= Records for this exercise =
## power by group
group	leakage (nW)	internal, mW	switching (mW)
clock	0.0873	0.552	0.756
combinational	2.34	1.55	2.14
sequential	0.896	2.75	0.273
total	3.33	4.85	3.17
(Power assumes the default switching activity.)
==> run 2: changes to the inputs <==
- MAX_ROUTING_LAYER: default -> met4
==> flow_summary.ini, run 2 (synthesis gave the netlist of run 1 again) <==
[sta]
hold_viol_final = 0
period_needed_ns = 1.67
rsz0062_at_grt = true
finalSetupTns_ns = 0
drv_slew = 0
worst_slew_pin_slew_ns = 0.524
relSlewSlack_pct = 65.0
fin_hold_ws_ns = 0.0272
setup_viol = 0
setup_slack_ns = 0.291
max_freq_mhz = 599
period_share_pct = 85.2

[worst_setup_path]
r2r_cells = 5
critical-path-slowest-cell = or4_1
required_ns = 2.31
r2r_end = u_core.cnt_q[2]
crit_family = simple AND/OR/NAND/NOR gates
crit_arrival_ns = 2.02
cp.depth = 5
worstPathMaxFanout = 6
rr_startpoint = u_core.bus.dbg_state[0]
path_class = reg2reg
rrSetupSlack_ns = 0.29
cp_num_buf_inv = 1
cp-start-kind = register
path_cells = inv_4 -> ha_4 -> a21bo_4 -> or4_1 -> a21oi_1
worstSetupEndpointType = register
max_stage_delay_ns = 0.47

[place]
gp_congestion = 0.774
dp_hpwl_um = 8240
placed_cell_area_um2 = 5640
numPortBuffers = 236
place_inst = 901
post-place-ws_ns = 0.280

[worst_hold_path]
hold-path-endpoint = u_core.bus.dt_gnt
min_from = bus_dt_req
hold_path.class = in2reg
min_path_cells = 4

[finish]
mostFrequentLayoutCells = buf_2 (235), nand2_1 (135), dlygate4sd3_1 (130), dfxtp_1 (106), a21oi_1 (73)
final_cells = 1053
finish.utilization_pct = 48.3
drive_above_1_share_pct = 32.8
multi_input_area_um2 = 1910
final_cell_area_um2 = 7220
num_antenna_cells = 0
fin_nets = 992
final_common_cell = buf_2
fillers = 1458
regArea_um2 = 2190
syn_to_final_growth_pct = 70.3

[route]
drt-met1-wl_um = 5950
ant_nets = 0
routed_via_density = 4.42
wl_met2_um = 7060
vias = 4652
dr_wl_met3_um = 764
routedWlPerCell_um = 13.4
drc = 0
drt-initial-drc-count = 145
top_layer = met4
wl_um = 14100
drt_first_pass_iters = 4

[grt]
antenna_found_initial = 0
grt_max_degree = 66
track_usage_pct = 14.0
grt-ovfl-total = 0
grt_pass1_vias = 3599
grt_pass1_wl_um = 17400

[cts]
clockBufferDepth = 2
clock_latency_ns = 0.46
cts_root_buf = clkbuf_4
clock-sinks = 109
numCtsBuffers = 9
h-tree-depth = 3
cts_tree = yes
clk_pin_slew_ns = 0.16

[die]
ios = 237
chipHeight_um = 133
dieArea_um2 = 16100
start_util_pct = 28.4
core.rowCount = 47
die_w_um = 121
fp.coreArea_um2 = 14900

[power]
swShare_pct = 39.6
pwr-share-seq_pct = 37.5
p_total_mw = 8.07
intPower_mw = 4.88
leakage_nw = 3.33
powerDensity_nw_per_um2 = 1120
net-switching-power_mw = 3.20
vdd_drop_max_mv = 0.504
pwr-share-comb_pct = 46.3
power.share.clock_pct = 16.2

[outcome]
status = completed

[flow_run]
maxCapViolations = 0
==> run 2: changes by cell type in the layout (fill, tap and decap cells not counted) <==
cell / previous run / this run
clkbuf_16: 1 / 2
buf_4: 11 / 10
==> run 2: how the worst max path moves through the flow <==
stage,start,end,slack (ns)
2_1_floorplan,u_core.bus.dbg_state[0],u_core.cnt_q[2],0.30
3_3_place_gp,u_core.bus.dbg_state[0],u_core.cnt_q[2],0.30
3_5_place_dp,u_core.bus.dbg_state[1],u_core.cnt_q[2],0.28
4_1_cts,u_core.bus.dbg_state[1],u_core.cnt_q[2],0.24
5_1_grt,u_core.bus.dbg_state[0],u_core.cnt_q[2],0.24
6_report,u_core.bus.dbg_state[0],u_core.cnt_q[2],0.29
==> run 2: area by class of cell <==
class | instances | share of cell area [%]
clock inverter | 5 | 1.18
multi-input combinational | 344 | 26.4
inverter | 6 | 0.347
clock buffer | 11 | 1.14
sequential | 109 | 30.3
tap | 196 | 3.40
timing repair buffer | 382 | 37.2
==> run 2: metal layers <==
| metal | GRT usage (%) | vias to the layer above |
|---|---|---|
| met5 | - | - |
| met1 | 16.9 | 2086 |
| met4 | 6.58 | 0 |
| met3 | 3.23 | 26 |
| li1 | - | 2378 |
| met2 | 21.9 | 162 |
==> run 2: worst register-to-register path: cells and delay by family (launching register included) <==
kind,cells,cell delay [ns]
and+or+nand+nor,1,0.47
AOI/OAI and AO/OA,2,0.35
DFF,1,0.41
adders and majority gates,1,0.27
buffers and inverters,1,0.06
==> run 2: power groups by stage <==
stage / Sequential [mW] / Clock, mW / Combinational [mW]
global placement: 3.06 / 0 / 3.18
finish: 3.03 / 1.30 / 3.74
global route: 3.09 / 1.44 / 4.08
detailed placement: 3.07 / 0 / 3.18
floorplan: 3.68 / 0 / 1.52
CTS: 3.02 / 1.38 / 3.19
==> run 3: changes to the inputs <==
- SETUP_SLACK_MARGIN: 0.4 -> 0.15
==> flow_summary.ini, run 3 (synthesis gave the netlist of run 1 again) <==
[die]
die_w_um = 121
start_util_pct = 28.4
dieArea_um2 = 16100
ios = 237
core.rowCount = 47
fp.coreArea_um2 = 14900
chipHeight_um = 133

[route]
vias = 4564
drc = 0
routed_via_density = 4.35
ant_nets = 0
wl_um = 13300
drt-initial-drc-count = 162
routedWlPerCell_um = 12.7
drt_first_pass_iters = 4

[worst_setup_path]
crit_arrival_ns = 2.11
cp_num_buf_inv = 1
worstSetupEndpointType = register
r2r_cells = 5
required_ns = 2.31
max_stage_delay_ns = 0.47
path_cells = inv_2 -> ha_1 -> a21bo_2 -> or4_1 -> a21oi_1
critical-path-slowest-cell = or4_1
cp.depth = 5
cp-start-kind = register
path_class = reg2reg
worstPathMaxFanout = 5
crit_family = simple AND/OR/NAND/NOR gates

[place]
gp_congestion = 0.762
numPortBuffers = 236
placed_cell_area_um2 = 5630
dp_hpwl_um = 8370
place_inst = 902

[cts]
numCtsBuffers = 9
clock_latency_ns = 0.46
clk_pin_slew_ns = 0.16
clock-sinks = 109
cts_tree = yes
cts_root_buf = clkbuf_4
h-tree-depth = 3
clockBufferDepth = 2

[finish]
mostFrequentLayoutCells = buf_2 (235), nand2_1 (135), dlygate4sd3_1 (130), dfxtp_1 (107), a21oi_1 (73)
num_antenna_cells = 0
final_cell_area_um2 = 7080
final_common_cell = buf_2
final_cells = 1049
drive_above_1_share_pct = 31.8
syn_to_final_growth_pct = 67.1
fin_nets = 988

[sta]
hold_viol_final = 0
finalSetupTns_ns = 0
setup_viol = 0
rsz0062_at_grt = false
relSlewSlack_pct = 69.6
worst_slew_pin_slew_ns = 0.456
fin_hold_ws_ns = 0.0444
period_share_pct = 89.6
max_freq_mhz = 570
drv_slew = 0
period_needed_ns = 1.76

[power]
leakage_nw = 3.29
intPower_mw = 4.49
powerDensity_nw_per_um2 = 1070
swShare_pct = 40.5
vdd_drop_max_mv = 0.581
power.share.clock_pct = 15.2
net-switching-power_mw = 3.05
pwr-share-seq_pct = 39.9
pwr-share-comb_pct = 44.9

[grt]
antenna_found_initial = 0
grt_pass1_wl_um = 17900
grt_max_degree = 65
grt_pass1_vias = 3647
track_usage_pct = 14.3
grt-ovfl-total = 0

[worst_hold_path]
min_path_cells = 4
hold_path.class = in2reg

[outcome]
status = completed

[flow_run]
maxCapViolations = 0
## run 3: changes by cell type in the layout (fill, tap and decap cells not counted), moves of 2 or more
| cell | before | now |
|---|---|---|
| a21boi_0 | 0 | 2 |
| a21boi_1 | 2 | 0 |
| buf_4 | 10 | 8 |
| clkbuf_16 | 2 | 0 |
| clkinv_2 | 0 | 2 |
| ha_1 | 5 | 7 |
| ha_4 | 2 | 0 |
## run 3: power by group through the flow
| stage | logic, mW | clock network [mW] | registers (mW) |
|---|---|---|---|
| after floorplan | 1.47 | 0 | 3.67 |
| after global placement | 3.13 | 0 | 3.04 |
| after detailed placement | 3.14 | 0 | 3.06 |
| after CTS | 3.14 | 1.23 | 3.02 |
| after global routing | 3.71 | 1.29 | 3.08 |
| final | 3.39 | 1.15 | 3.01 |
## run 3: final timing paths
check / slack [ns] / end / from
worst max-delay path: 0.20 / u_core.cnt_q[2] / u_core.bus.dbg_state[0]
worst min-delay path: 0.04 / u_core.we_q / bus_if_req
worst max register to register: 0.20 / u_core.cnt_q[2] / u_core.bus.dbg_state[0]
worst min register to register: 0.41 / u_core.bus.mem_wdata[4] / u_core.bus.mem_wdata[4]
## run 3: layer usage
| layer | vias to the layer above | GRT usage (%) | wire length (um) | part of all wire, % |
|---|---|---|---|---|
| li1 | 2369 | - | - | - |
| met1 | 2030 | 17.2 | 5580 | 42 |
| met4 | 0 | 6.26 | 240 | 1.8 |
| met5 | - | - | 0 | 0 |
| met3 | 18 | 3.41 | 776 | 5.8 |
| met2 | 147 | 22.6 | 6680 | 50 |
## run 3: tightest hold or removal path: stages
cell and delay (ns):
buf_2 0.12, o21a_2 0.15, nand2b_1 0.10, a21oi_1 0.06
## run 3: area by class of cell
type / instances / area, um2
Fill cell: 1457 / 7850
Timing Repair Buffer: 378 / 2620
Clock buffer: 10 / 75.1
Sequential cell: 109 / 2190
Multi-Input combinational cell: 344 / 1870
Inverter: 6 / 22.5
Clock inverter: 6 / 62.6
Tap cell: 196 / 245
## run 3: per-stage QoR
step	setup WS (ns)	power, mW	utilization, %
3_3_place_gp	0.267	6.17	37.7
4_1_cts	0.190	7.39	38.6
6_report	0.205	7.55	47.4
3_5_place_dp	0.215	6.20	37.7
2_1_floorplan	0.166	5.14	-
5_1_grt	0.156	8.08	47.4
`src/rtl/fifo_1r1w_sync.sv`:
```
// Ready/valid first-word-fall-through FIFO around a 1-cycle synchronous-read RAM.
// Optional occupancy output enabled by defining FIFO_COUNT_EN; otherwise count_o is tied to 0.

module ram_1r1w_sync #(
  parameter int width_p = 8,
  parameter int els_p   = 16
) (
  input  logic                       clk_i,
  input  logic                       reset_i,
  input  logic                       w_v_i,
  input  logic [$clog2(els_p)-1:0]   w_addr_i,
  input  logic [width_p-1:0]         w_data_i,
  input  logic                       rd_valid_i,
  input  logic [$clog2(els_p)-1:0]   rd_addr_i,
  output logic [width_p-1:0]         rd_data_o
);

  logic [width_p-1:0] mem [els_p];

  always_ff @(posedge clk_i) begin
    if (w_v_i) mem[w_addr_i] <= w_data_i;
  end

  // Read returns the pre-write contents on an address collision.
  always_ff @(posedge clk_i) begin
    if (reset_i)         rd_data_o <= '0;
    else if (rd_valid_i) rd_data_o <= mem[rd_addr_i];
  end

endmodule

module fifo_1r1w_sync #(
  parameter int width_p = 8,
  parameter int depth_p = 16
) (
  input  logic                       clk_i,
  input  logic                       reset_i,
  input  logic                       valid_i,
  input  logic [width_p-1:0]         data_i,
  output logic                       ready_o,
  output logic                       valid_o,
  output logic [width_p-1:0]         data_o,
  input  logic                       ready_i,
  output logic [$clog2(depth_p):0]   count_o
);

  localparam int addr_w = $clog2(depth_p);
  localparam int ptr_w  = addr_w + 1;

  logic [ptr_w-1:0]   wr_ptr;
  logic [ptr_w-1:0]   rd_ptr;
  logic [ptr_w-1:0]   rd_ptr_next;
  logic               empty;
  logic               full;
  logic               enq;
  logic               deq;
  logic               bypass_hit;
  logic               bypass_v;
  logic [width_p-1:0] bypass_r;
  logic [width_p-1:0] ram_rd_data;

  assign empty = (wr_ptr == rd_ptr);
  assign full  = (wr_ptr[addr_w-1:0] == rd_ptr[addr_w-1:0]) &&
                 (wr_ptr[addr_w] != rd_ptr[addr_w]);

  assign ready_o = ~full & ~reset_i;
  assign valid_o = ~empty;

  assign enq = valid_i & ready_o;
  assign deq = valid_o & ready_i;

  // Reading at the post-dequeue head lets the RAM output line up with the next cycle's head.
  assign rd_ptr_next = rd_ptr + {{addr_w{1'b0}}, deq};

  // A write landing on the address being read this cycle would be missed by the RAM.
  assign bypass_hit = enq && (wr_ptr[addr_w-1:0] == rd_ptr_next[addr_w-1:0]);

  always_ff @(posedge clk_i) begin
    if (reset_i) begin
      wr_ptr   <= '0;
      rd_ptr   <= '0;
      bypass_v <= 1'b0;
    end else begin
      if (enq) wr_ptr <= wr_ptr + {{addr_w{1'b0}}, 1'b1};
      rd_ptr   <= rd_ptr_next;
      bypass_v <= bypass_hit;
    end
  end

  always_ff @(posedge clk_i) begin
    if (bypass_hit) bypass_r <= data_i;
  end

  ram_1r1w_sync #(
    .width_p (width_p),
    .els_p   (depth_p)
  ) storage (
    .clk_i      (clk_i),
    .reset_i    (reset_i),
    .w_v_i      (enq),
    .w_addr_i   (wr_ptr[addr_w-1:0]),
    .w_data_i   (data_i),
    .rd_valid_i (1'b1),
    .rd_addr_i  (rd_ptr_next[addr_w-1:0]),
    .rd_data_o  (ram_rd_data)
  );

  assign data_o = bypass_v ? bypass_r : ram_rd_data;

`ifdef FIFO_COUNT_EN
  assign count_o = wr_ptr - rd_ptr;
`else
  assign count_o = '0;
`endif

endmodule

```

= Problem to solve =
Above this instruction are the records; retype exactly the lines from the one containing "2_1_floorplan,u_core.bus.dbg_state[0],u_core.cnt_q[2],0.30" up to and including the one containing "5_1_grt,u_core.bus.dbg_state[0],u_core.cnt_q[2],0.24".

= Reply =
2_1_floorplan,u_core.bus.dbg_state[0],u_core.cnt_q[2],0.30
3_3_place_gp,u_core.bus.dbg_state[0],u_core.cnt_q[2],0.30
3_5_place_dp,u_core.bus.dbg_state[1],u_core.cnt_q[2],0.28
4_1_cts,u_core.bus.dbg_state[1],u_core.cnt_q[2],0.24
5_1_grt,u_core.bus.dbg_state[0],u_core.cnt_q[2],0.24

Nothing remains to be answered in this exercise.